=== TASK TO COMPLETE ===
Copy exactly the lines of the material below that run from the one containing "cell area |" through the one containing "group | leakage, nW". Copy no other lines.

══════════

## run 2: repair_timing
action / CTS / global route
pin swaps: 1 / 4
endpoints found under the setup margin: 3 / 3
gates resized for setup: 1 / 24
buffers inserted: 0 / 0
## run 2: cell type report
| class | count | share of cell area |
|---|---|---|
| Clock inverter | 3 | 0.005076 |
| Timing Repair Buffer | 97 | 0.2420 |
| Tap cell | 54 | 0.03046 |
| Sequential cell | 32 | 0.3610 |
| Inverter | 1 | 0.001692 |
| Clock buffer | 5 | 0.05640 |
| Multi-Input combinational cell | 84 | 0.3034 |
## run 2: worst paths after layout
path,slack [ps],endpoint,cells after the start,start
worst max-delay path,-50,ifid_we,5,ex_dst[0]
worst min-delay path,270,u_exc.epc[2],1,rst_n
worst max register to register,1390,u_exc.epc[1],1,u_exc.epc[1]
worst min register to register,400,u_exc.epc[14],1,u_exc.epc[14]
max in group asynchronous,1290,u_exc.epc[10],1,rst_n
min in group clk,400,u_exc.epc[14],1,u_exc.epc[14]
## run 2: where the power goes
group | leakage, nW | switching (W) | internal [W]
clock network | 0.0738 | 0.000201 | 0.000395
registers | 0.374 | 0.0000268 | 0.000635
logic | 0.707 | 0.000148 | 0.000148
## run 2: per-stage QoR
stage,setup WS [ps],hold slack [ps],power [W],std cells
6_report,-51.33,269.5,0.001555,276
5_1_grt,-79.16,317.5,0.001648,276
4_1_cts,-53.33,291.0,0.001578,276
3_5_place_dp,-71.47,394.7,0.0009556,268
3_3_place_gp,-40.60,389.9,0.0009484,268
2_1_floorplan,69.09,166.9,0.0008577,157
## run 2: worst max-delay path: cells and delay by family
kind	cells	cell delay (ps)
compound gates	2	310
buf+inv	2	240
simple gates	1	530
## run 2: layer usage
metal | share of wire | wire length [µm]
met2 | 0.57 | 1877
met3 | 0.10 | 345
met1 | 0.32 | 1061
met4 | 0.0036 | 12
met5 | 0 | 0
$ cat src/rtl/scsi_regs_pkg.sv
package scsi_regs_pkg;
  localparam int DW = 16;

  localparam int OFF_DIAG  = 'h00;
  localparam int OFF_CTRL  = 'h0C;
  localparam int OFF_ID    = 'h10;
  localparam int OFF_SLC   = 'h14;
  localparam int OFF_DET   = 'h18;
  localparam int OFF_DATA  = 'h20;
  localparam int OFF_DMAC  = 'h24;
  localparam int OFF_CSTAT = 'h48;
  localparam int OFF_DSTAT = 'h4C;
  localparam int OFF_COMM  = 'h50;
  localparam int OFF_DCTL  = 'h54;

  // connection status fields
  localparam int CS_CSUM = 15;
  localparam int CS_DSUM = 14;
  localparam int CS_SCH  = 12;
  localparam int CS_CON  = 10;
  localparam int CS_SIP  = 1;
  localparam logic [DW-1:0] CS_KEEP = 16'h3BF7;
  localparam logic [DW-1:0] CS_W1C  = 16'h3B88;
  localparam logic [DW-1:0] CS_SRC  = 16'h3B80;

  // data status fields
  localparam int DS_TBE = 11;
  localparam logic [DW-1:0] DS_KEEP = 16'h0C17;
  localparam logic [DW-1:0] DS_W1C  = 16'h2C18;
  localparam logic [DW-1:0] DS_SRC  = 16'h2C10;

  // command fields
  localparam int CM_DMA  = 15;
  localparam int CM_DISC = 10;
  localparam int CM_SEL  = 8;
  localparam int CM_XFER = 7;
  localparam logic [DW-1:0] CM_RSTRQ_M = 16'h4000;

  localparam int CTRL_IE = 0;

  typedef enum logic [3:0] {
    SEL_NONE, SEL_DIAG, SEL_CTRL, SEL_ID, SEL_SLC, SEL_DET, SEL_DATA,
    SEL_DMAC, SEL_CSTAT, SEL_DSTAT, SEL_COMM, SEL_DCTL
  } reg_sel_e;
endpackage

══════════

=== EXERCISE ANSWER ===
| class | count | share of cell area |
|---|---|---|
| Clock inverter | 3 | 0.005076 |
| Timing Repair Buffer | 97 | 0.2420 |
| Tap cell | 54 | 0.03046 |
| Sequential cell | 32 | 0.3610 |
| Inverter | 1 | 0.001692 |
| Clock buffer | 5 | 0.05640 |
| Multi-Input combinational cell | 84 | 0.3034 |
## run 2: worst paths after layout
path,slack [ps],endpoint,cells after the start,start
worst max-delay path,-50,ifid_we,5,ex_dst[0]
worst min-delay path,270,u_exc.epc[2],1,rst_n
worst max register to register,1390,u_exc.epc[1],1,u_exc.epc[1]
worst min register to register,400,u_exc.epc[14],1,u_exc.epc[14]
max in group asynchronous,1290,u_exc.epc[10],1,rst_n
min in group clk,400,u_exc.epc[14],1,u_exc.epc[14]
## run 2: where the power goes
group | leakage, nW | switching (W) | internal [W]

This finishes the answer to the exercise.